About this task
Write the listing below out again exactly, though only as far as the line with "antenna_found_initial: 0", which is included.

Exercise material
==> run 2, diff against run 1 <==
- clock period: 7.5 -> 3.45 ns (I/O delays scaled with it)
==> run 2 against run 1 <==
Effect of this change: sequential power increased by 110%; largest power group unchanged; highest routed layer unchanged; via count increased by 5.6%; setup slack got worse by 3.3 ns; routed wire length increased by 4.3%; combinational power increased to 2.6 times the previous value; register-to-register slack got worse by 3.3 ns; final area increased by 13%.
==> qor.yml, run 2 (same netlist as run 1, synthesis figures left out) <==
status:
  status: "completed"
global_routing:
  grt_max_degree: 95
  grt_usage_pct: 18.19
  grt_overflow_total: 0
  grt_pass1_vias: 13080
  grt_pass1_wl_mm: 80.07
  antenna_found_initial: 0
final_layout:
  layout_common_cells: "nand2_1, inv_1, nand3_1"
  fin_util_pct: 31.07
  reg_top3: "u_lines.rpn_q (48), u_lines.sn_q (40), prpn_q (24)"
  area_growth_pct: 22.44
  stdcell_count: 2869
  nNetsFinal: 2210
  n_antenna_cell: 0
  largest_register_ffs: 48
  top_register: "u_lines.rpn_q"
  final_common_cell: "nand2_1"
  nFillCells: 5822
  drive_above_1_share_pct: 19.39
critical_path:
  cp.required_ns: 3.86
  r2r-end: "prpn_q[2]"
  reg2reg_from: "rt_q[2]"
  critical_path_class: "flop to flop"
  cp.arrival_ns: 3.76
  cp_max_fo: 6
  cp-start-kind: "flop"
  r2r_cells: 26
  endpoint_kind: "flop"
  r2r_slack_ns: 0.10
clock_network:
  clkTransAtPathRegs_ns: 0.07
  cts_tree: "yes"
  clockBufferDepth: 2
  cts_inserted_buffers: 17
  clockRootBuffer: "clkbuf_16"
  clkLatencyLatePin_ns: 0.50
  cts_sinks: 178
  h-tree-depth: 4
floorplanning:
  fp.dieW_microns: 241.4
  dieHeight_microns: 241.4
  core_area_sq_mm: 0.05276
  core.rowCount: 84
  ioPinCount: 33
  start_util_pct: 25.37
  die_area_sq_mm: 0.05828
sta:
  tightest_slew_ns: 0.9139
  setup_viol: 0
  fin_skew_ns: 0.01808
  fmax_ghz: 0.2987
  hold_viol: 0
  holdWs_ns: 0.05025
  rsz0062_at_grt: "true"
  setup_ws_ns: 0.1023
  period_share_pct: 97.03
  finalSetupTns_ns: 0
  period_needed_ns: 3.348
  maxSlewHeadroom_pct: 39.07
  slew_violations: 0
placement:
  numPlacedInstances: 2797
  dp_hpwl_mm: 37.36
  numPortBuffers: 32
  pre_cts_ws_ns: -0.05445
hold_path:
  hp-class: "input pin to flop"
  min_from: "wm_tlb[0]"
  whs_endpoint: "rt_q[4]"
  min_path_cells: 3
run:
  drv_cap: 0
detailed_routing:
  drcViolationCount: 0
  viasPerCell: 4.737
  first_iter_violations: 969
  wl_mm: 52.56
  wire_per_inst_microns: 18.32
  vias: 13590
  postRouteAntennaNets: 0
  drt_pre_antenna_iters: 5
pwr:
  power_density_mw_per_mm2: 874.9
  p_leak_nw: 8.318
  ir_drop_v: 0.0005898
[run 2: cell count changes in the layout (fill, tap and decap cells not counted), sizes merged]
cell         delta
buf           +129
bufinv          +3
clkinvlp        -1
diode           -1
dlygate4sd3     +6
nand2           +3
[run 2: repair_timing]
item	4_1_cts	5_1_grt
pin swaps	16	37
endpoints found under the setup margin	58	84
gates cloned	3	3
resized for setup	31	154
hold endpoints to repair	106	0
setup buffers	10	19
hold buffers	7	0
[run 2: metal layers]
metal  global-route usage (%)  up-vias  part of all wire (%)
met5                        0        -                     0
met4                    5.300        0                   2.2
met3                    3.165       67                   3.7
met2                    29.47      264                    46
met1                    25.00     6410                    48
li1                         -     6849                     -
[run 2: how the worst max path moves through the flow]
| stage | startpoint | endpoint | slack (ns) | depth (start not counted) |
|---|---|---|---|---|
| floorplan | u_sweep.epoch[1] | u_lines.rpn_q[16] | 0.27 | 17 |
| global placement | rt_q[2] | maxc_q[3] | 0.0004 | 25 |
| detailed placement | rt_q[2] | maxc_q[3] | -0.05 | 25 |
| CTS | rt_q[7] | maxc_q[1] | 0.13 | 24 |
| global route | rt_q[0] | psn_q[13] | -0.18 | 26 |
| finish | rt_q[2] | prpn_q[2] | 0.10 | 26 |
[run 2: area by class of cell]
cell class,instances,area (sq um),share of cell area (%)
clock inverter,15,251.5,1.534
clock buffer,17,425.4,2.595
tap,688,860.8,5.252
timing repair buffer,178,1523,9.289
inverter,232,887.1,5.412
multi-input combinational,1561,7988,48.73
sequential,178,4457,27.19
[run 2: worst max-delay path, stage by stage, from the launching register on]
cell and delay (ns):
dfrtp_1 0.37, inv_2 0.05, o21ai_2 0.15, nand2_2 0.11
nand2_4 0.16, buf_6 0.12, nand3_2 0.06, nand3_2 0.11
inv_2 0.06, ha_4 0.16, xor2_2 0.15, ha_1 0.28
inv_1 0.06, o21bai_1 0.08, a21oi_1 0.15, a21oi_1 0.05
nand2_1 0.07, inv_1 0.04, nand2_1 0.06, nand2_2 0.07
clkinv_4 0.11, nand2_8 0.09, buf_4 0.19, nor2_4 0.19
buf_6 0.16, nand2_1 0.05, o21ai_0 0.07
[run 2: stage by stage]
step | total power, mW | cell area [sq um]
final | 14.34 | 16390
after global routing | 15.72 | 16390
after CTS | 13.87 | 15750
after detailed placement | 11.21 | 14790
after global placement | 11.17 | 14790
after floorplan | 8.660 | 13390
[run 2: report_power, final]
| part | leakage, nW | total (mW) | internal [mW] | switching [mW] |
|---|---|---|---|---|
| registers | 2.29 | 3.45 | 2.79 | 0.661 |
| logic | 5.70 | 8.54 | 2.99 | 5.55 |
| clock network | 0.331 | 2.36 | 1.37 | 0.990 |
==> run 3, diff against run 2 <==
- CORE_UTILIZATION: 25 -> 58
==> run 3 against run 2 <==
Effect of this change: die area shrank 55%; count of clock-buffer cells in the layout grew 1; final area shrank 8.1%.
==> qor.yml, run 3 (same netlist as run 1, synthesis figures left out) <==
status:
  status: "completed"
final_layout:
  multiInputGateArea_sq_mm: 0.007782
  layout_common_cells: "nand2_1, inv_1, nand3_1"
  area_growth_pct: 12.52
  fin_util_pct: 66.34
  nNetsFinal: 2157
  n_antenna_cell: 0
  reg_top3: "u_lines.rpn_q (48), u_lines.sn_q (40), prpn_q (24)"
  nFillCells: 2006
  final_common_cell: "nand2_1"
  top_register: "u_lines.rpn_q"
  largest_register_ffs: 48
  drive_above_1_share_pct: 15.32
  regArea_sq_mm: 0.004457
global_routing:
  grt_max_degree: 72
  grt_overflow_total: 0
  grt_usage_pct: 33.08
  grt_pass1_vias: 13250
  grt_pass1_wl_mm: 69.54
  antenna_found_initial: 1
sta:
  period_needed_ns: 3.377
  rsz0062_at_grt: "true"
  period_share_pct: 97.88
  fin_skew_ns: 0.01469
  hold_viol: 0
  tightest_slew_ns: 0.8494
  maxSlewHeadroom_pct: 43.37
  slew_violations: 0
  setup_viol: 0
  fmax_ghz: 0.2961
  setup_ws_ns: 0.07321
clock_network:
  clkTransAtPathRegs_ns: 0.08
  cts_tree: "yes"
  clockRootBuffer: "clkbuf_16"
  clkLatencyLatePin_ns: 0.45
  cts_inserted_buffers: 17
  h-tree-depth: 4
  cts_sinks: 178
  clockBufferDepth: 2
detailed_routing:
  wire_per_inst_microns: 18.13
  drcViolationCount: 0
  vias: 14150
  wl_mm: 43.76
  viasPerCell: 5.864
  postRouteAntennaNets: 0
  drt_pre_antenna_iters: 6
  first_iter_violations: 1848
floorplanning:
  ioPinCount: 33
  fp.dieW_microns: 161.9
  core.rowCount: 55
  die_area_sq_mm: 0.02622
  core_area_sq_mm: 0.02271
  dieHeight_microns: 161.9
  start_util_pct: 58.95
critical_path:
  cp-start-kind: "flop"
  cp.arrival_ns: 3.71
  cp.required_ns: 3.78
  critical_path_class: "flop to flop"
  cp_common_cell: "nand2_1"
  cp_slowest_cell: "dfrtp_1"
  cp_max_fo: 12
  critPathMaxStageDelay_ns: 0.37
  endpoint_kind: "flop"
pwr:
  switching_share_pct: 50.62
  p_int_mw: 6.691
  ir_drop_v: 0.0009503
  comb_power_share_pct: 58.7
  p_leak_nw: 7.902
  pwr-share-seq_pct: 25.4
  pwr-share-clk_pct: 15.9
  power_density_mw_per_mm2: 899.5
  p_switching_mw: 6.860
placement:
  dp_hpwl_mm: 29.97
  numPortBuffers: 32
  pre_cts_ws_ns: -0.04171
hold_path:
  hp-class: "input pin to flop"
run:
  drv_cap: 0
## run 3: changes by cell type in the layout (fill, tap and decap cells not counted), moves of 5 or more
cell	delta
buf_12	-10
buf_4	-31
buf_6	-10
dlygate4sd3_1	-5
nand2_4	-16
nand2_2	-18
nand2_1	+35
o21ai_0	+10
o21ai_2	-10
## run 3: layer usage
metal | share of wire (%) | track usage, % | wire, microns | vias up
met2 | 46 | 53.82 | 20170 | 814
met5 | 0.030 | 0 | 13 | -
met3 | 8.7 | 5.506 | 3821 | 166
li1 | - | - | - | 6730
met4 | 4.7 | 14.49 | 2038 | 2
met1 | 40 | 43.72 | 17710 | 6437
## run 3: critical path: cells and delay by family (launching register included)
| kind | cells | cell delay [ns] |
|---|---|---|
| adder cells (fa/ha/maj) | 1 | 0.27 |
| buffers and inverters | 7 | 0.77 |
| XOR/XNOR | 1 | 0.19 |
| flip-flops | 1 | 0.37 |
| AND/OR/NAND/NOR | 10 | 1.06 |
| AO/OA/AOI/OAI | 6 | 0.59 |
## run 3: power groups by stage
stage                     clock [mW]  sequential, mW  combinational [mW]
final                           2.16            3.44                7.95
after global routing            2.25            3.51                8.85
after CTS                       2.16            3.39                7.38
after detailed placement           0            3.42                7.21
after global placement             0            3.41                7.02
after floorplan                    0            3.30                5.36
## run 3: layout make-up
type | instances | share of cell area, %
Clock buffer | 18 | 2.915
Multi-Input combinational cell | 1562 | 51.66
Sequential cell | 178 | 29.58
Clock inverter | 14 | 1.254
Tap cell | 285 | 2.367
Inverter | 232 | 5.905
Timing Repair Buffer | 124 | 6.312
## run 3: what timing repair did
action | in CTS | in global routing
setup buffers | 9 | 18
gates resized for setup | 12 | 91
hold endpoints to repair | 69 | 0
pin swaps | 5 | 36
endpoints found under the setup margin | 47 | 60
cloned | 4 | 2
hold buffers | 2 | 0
### src/rtl/dm_wt_cache.sv
module dm_wt_cache
  import cache_pkg::*;
#(
  parameter int ADDR_W      = 32,
  parameter int DATA_W      = 32,
  parameter int NUM_SETS    = 4,
  parameter int LINE_WORDS  = 4,
  parameter int CNT_W       = 8,
  parameter int NL_LATENCY  = 3
) (
  input  logic              clk,
  input  logic              rst_n,
  input  logic              req_valid,
  input  logic              req_write,
  input  logic [ADDR_W-1:0] req_addr,
  input  logic [DATA_W-1:0] req_wdata,
  output logic [1:0]        rsp_kind,
  output logic [DATA_W-1:0] rsp_rdata,
  output logic [CNT_W-1:0]  rsp_stall,
  output logic              mem_req_valid,
  output logic              mem_req_write,
  output logic [ADDR_W-1:0] mem_req_addr,
  output logic [DATA_W-1:0] mem_req_wdata,
  input  logic              mem_req_ready,
  input  logic              mem_rsp_valid,
  input  logic [1:0]        mem_rsp_code,
  input  logic [DATA_W-1:0] mem_rsp_rdata,
  input  logic [CNT_W-1:0]  mem_rsp_stall
);
  localparam int BYTE_W  = $clog2(DATA_W / 8);
  localparam int WORD_W  = $clog2(LINE_WORDS);
  localparam int IDX_W   = $clog2(NUM_SETS);
  localparam int UPPER_W = ADDR_W - BYTE_W;
  localparam int TAG_W   = UPPER_W - WORD_W - IDX_W;

  // reset: asserted asynchronously, released through two flops
  logic [1:0] rst_sync_q;
  logic       rst_i;
  always_ff @(posedge clk or negedge rst_n) begin
    if (!rst_n) rst_sync_q <= 2'b00;
    else        rst_sync_q <= {rst_sync_q[0], 1'b1};
  end
  assign rst_i = rst_sync_q[1];

  logic [TAG_W-1:0]  r_tag;
  logic [IDX_W-1:0]  r_idx;
  logic [WORD_W-1:0] r_word;

  cache_addr_split #(.UPPER_W(UPPER_W), .WORD_W(WORD_W), .IDX_W(IDX_W)) u_split (
    .word_addr (req_addr[ADDR_W-1:BYTE_W]),
    .tag_o     (r_tag),
    .idx_o     (r_idx),
    .word_o    (r_word)
  );

  logic [NUM_SETS-1:0] valid_q;
  logic [TAG_W-1:0]    tag_q  [NUM_SETS];
  logic [DATA_W-1:0]   data_q [NUM_SETS][LINE_WORDS];
  logic                busy_q;
  logic [IDX_W-1:0]    owner_q;

  logic [NUM_SETS-1:0] pend_v, err_v, ready_v, done_v, start_v;
  logic [NUM_SETS-1:0] rd_v, st_v, bad_v;
  logic [CNT_W-1:0]    cnt_v  [NUM_SETS];
  logic [WORD_W-1:0]   wcnt_v [NUM_SETS];

  for (genvar g = 0; g < NUM_SETS; g++) begin : g_slot
    logic mine;
    assign mine       = mem_rsp_valid && busy_q && (owner_q == IDX_W'(g));
    assign rd_v[g]    = mine && (mem_rsp_code == NL_DATA);
    assign st_v[g]    = mine && (mem_rsp_code == NL_STALL);
    assign bad_v[g]   = mine && (mem_rsp_code == NL_BAD);

    cache_refill_slot #(.CNT_W(CNT_W), .WORD_W(WORD_W), .LATENCY(NL_LATENCY)) u_slot (
      .clk         (clk),
      .rst_n       (rst_i),
      .start_i     (start_v[g]),
      .rsp_data_i  (rd_v[g]),
      .rsp_stall_i (st_v[g]),
      .rsp_err_i   (bad_v[g]),
      .stall_val_i (mem_rsp_stall),
      .pend_o      (pend_v[g]),
      .err_o       (err_v[g]),
      .cnt_o       (cnt_v[g]),
      .wcnt_o      (wcnt_v[g]),
      .ready_o     (ready_v[g]),
      .done_o      (done_v[g])
    );
  end

  // lookup and answer
  rsp_kind_e  kind_d;
  logic [CNT_W-1:0] stall_d;
  logic hit, same_line, wt_ok, wt_go, start_any;

  assign same_line = (tag_q[r_idx] == r_tag);
  assign hit       = valid_q[r_idx] && same_line;
  assign wt_ok     = !busy_q && mem_req_ready;

  always_comb begin
    kind_d    = RSP_IDLE;
    stall_d   = '0;
    start_any = 1'b0;
    wt_go     = 1'b0;
    if (req_valid) begin
      if (hit) begin
        if (!req_write || wt_ok) begin
          kind_d = RSP_HIT;
          wt_go  = req_write;
        end else begin
          kind_d  = RSP_RETRY;
          stall_d = CNT_W'(1);
        end
      end else if (!pend_v[r_idx] || (err_v[r_idx] && !same_line)) begin
        kind_d    = RSP_RETRY;
        stall_d   = CNT_W'(NL_LATENCY);
        start_any = 1'b1;
      end else if (err_v[r_idx]) begin
        kind_d = RSP_FAULT;
      end else begin
        kind_d  = RSP_RETRY;
        stall_d = cnt_v[r_idx];
      end
    end
  end

  always_comb begin
    for (int i = 0; i < NUM_SETS; i++) start_v[i] = start_any && (r_idx == IDX_W'(i));
  end

  assign rsp_kind  = kind_d;
  assign rsp_stall = stall_d;
  assign rsp_rdata = data_q[r_idx][r_word];

  // next-level port: lowest ready set wins, write-through has priority
  logic [IDX_W-1:0] pick;
  logic             any_ready, rf_go, rf_fire;
  always_comb begin
    pick      = '0;
    any_ready = 1'b0;
    for (int i = NUM_SETS - 1; i >= 0; i--) begin
      if (ready_v[i]) begin
        pick      = IDX_W'(i);
        any_ready = 1'b1;
      end
    end
  end

  assign rf_go   = any_ready && !busy_q && !wt_go;
  assign rf_fire = rf_go && mem_req_ready;

  assign mem_req_valid = wt_go || rf_go;
  assign mem_req_write = wt_go;
  assign mem_req_addr  = wt_go ? req_addr
                               : {tag_q[pick], pick, wcnt_v[pick], {BYTE_W{1'b0}}};
  assign mem_req_wdata = req_wdata;

  always_ff @(posedge clk or negedge rst_i) begin
    if (!rst_i) begin
      busy_q  <= 1'b0;
      owner_q <= '0;
    end else begin
      if (rf_fire) begin
        busy_q  <= 1'b1;
        owner_q <= pick;
      end else if (mem_rsp_valid) begin
        busy_q  <= 1'b0;
      end
    end
  end

  always_ff @(posedge clk or negedge rst_i) begin
    if (!rst_i) begin
      valid_q <= '0;
    end else begin
      for (int i = 0; i < NUM_SETS; i++) begin
        if (start_v[i])     valid_q[i] <= 1'b0;
        else if (done_v[i]) valid_q[i] <= 1'b1;
      end
    end
  end

  always_ff @(posedge clk) begin
    if (start_any) tag_q[r_idx] <= r_tag;
  end

  always_ff @(posedge clk) begin
    if (|rd_v) data_q[owner_q][wcnt_v[owner_q]] <= mem_rsp_rdata;
    if (wt_go)  data_q[r_idx][r_word]            <= req_wdata;
  end

  AST_SINGLE_READ: assert property (@(posedge clk) disable iff (!rst_i)
    (mem_req_valid && mem_req_ready && !mem_req_write)
      |=> !(mem_req_valid && !mem_req_write));
  AST_WT_FORWARD: assert property (@(posedge clk) disable iff (!rst_i)
    (req_valid && req_write && rsp_kind == RSP_HIT)
      |-> (mem_req_valid && mem_req_write && mem_req_ready && mem_req_addr == req_addr
           && mem_req_wdata == req_wdata));
  AST_FAULT_INVALID: assert property (@(posedge clk) disable iff (!rst_i)
    (rsp_kind == RSP_FAULT) |-> !valid_q[r_idx]);
  AST_BUSY_WRITE_RETRY: assert property (@(posedge clk) disable iff (!rst_i)
    (req_valid && req_write && busy_q) |-> (rsp_kind != RSP_HIT));
endmodule

### config.mk
export PLATFORM = sky130hd
export DESIGN_NAME = dm_wt_cache
export DESIGN_NICKNAME = d
export VERILOG_FILES = /design/src/rtl/cache_pkg.sv /design/src/rtl/cache_addr_split.sv /design/src/rtl/cache_refill_slot.sv /design/src/rtl/dm_wt_cache.sv
export SDC_FILE = /design/constraint.sdc
export NUM_CORES = 1
export LEC_CHECK = 0
export BUFFER_PORTS_ARGS = -buffer_cell sky130_fd_sc_hd__clkbuf_2
export CORE_UTILIZATION = 55
export CTS_BUF_LIST = sky130_fd_sc_hd__clkbuf_4
export CTS_CLUSTER_DIAMETER = 40
export DETAILED_ROUTE_END_ITERATION = 8
export PLACE_DENSITY = 0.77
export SETUP_SLACK_MARGIN = 0.05
export SYNTH_ARGS = -nofsm -noshare
export SYNTH_HDL_FRONTEND = slang
export SYNTH_SLANG_ARGS = --single-unit
### constraint.sdc
create_clock -name clk -period 3.51 [get_ports clk]
set_clock_uncertainty 0.1 [all_clocks]
set_input_delay 0.1755 -clock clk [delete_from_list [all_inputs] [get_ports clk]]
set_output_delay 0.1755 -clock clk [all_outputs]
set_load 0.02 [all_outputs]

Task result
==> run 2, diff against run 1 <==
- clock period: 7.5 -> 3.45 ns (I/O delays scaled with it)
==> run 2 against run 1 <==
Effect of this change: sequential power increased by 110%; largest power group unchanged; highest routed layer unchanged; via count increased by 5.6%; setup slack got worse by 3.3 ns; routed wire length increased by 4.3%; combinational power increased to 2.6 times the previous value; register-to-register slack got worse by 3.3 ns; final area increased by 13%.
==> qor.yml, run 2 (same netlist as run 1, synthesis figures left out) <==
status:
  status: "completed"
global_routing:
  grt_max_degree: 95
  grt_usage_pct: 18.19
  grt_overflow_total: 0
  grt_pass1_vias: 13080
  grt_pass1_wl_mm: 80.07
  antenna_found_initial: 0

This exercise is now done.